I agree with his general statement. But it's also a lot more complex than that, the reason why ADHD is considered a "problem" is because those kids do not fit in school's standards and quite frankly they preform worse in terms of testing than non-ADHD students. In addition, we have neuroscience evidence that children with ADHD have different brains compared to non-ADHD group. 

Whether you want to label ADHD a Disease is subjective, but so is physical diseases since all is God and death is not real from an absolute perspective.

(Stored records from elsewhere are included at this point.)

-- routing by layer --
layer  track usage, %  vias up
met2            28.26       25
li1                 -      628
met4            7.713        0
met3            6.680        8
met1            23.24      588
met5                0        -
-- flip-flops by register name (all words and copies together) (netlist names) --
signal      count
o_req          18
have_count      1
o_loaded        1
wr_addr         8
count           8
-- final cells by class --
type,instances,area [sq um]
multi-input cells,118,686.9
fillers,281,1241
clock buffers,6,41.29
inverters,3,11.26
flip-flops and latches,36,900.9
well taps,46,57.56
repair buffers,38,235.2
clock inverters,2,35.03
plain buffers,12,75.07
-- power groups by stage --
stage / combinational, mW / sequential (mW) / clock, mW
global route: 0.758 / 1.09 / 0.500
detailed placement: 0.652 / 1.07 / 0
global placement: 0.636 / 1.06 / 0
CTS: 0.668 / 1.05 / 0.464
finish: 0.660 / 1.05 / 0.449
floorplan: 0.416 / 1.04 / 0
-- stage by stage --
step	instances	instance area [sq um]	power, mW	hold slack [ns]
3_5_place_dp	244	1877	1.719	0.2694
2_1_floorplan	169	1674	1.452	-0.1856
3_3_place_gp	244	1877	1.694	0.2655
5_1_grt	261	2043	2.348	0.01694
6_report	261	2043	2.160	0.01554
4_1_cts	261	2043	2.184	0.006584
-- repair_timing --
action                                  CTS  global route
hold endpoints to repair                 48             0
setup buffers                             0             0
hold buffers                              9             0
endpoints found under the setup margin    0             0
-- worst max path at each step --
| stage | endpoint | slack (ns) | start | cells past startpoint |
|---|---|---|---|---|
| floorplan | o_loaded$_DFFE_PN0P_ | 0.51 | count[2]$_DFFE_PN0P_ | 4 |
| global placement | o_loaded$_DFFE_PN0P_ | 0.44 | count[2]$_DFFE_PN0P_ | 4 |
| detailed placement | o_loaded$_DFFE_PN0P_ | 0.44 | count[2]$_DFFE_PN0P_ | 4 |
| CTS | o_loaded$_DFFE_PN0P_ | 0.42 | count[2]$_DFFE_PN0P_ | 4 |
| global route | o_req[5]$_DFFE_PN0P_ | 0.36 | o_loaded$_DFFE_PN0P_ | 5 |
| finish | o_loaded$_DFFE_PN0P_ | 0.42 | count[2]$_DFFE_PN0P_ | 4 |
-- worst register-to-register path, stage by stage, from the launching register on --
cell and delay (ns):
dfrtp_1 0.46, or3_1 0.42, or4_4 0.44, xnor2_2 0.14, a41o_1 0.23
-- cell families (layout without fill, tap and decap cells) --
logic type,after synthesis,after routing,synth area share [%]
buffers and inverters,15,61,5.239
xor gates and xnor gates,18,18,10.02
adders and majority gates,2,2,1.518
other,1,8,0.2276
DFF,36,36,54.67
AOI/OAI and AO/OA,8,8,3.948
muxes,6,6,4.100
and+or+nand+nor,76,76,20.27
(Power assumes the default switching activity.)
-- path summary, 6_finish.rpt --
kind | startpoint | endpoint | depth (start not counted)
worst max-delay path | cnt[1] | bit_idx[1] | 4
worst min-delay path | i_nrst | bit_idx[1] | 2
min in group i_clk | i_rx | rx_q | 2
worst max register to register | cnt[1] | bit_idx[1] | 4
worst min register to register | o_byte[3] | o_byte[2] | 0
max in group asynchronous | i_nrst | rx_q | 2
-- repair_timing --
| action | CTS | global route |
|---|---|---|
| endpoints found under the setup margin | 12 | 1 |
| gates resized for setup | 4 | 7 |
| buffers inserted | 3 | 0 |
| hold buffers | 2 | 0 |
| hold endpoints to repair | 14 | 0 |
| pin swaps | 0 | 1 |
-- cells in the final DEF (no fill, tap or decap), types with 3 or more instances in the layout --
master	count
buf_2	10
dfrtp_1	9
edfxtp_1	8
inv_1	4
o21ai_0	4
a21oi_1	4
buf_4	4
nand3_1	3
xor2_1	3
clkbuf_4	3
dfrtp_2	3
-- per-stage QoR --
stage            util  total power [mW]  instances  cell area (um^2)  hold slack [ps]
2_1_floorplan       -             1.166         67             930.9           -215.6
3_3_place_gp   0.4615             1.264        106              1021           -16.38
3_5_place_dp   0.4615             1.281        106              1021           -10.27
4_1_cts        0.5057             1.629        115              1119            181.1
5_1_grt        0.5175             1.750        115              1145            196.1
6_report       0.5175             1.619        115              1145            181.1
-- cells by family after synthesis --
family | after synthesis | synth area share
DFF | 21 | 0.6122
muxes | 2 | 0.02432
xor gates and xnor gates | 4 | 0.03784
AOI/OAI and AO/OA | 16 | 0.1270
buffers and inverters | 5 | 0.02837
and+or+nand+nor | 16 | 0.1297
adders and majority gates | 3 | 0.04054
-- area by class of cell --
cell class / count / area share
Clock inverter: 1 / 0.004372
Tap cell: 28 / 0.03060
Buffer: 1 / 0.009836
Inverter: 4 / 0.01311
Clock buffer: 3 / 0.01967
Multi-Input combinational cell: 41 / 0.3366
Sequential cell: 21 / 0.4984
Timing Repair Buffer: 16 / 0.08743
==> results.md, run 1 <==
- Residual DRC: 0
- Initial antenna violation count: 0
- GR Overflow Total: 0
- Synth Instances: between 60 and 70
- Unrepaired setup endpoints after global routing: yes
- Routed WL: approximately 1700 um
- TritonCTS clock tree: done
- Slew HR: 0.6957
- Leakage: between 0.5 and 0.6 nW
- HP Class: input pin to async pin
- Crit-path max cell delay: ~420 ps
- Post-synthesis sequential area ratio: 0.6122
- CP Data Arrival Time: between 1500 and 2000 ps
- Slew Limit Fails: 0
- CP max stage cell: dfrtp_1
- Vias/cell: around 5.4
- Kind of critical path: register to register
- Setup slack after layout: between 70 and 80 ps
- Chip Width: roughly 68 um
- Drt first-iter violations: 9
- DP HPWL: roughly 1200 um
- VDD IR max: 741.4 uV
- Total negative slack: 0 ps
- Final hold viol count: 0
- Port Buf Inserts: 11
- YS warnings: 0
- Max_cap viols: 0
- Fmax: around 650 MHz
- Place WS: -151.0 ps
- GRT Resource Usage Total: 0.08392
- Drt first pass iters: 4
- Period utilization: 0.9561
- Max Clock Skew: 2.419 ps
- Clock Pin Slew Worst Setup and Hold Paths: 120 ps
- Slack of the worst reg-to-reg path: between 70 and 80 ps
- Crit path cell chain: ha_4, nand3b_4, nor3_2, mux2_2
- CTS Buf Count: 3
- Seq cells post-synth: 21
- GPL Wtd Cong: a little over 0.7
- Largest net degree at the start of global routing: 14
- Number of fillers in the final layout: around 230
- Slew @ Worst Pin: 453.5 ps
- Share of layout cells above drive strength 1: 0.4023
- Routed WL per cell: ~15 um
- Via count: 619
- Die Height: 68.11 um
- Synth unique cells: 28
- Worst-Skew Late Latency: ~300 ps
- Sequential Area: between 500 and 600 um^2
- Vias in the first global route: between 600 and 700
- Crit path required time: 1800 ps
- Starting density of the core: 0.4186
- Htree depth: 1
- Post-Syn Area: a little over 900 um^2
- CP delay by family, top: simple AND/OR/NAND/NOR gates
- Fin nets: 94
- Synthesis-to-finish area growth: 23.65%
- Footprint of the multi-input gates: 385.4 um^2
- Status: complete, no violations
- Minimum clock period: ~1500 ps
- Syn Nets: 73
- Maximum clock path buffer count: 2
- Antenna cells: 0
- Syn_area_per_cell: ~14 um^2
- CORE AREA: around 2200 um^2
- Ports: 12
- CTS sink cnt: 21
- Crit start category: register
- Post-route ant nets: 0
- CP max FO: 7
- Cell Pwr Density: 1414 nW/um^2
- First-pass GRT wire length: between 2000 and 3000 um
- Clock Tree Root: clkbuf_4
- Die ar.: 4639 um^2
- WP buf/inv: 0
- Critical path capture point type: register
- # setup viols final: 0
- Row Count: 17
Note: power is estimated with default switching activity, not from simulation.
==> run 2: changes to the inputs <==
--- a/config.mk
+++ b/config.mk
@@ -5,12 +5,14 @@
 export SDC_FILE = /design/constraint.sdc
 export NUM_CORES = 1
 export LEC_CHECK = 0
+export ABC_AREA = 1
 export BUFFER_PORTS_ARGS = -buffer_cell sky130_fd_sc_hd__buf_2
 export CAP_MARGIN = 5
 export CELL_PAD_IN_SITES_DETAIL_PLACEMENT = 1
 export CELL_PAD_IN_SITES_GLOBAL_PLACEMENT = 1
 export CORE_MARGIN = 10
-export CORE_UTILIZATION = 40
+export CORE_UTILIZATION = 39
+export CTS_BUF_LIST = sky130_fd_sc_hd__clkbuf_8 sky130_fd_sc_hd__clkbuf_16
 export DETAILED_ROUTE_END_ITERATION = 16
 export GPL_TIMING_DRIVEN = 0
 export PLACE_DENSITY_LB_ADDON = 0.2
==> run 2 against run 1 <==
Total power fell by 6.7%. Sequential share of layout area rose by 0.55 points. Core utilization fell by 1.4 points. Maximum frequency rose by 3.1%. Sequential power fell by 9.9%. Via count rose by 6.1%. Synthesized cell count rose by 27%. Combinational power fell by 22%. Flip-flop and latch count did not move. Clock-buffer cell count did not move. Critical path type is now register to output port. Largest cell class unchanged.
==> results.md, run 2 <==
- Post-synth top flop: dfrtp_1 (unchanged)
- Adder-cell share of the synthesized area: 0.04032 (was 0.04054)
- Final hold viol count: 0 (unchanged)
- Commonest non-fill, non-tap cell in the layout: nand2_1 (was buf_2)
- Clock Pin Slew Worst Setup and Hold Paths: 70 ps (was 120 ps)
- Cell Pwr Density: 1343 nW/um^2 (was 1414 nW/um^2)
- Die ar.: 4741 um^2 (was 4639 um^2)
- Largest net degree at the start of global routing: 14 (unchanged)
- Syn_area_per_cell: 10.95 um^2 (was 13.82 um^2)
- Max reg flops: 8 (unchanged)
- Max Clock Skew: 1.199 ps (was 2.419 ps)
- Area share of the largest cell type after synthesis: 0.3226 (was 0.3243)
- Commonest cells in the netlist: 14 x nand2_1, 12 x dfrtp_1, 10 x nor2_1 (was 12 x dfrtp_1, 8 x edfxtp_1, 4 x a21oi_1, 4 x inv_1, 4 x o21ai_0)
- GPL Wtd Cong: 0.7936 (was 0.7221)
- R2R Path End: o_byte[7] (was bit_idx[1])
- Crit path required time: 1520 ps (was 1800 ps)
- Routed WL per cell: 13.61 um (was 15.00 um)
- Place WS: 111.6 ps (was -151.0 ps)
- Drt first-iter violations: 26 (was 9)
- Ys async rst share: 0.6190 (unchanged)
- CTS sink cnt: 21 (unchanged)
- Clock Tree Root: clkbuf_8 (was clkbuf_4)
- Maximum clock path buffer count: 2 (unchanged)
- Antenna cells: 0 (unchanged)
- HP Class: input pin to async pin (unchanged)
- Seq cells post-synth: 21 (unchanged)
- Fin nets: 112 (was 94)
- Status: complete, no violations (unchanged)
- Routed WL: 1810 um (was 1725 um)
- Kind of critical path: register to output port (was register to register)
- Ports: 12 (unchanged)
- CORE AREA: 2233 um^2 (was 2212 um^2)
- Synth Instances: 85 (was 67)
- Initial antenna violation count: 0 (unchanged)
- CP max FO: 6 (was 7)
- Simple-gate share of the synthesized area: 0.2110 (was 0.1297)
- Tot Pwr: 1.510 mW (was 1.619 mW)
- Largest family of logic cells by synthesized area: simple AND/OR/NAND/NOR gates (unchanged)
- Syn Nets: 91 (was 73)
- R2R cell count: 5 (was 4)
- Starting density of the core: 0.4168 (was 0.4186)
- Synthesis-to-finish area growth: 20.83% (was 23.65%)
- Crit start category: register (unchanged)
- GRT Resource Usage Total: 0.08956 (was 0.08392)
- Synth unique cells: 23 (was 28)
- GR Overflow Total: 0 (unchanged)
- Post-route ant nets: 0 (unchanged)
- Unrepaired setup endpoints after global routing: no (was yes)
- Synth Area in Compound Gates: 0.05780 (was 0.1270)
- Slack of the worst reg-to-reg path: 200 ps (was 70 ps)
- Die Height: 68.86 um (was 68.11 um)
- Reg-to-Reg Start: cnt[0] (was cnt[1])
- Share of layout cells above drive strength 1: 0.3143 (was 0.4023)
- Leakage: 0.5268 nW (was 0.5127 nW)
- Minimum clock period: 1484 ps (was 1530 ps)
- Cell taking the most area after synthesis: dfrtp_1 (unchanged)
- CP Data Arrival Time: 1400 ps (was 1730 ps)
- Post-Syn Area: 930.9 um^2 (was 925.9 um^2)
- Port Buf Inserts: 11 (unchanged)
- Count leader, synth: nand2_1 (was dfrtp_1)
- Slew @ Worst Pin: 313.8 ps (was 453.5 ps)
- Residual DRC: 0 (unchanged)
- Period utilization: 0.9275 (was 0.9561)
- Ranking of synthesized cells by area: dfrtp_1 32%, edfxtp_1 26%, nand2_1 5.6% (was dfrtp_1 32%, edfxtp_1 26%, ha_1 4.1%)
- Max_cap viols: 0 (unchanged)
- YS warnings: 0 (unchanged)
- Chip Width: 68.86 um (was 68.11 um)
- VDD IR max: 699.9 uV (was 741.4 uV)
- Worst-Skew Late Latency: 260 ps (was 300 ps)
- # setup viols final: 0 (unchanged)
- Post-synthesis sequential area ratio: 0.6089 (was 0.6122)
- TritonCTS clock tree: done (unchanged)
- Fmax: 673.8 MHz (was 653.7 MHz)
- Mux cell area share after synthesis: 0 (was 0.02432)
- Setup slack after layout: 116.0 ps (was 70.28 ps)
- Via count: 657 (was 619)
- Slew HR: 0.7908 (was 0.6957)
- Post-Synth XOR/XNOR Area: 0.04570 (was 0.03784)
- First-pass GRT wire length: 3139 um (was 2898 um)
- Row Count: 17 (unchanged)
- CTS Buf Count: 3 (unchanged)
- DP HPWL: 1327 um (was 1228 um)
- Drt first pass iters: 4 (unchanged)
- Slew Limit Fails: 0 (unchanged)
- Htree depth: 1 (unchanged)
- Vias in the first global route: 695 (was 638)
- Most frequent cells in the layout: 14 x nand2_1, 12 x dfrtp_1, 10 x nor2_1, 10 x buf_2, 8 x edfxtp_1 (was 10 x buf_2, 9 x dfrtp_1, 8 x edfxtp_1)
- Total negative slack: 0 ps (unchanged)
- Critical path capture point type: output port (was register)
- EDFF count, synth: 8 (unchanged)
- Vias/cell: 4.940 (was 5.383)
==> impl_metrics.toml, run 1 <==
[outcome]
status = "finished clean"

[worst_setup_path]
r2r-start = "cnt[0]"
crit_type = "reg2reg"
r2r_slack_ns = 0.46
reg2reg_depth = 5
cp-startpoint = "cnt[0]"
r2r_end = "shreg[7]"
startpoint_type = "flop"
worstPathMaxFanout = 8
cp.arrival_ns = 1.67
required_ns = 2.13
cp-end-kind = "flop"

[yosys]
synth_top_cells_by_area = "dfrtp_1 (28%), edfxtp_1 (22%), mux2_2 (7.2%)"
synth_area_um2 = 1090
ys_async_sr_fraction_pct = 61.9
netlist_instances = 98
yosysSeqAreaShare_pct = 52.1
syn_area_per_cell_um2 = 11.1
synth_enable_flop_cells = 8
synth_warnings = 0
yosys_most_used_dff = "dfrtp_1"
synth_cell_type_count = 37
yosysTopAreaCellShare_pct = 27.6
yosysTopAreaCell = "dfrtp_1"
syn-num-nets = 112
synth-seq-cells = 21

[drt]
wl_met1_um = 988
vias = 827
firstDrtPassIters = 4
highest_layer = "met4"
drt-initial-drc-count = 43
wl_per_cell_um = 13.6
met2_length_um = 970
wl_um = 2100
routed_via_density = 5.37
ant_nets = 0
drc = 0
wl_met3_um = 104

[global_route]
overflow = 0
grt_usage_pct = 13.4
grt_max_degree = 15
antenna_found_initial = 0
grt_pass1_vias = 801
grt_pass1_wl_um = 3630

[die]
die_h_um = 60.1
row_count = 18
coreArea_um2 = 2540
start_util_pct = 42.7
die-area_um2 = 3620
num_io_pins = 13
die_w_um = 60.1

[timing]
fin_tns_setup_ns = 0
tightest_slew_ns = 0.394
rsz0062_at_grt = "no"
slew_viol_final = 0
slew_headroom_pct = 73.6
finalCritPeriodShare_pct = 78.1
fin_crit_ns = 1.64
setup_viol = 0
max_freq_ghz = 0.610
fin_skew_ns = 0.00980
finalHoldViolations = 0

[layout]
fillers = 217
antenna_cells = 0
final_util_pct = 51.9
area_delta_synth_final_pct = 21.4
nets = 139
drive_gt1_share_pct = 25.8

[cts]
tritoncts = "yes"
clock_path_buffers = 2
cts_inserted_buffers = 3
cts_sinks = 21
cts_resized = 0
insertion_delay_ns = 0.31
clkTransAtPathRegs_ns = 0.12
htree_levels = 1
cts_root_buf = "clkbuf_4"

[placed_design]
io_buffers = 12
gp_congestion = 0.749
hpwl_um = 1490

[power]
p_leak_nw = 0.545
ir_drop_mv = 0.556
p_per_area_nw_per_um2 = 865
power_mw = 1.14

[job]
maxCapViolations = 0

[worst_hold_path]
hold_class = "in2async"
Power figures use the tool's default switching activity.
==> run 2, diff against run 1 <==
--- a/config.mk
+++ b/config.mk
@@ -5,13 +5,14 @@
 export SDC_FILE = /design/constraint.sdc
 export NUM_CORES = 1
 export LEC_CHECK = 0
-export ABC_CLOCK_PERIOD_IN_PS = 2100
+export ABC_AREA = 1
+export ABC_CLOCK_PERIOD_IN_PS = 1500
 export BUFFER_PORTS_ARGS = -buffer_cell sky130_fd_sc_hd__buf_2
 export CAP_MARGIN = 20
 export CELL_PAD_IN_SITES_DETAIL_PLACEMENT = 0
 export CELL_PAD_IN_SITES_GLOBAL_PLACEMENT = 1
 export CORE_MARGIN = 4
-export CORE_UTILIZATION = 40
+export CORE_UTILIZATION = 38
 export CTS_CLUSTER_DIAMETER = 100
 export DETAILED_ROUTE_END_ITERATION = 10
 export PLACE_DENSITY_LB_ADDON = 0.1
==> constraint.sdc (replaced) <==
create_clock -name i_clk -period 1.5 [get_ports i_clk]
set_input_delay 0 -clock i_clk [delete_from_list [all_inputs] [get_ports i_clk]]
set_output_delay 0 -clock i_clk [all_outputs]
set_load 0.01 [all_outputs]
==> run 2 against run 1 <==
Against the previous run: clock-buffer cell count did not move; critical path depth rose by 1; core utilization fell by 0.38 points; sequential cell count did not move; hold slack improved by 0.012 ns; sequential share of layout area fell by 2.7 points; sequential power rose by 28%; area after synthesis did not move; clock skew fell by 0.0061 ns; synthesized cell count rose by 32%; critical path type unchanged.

And I've worked with ADHD kids, it's real. I've seen non-ADHD kids and ADHD kids and I can spot the difference, and its not because their energetic. My hypothesis is that it is environmental problem, kids today are just not stimulated and trained to become focused. They are actually encouraged to become easily distracted. 

And how do you "spot" ADHD? What tests do you do? It's pure subjectivity and stigmatization. Whenever I walk my dog he always runs at cats and birds instead of walking on the road. Does that mean he has ADHD too? No. Dogs do that. Kids are not supposed to be inside a classroom for 6 hours a day. That doesn't mean they are "sick". And it definitly doesn't give you the right to poison them.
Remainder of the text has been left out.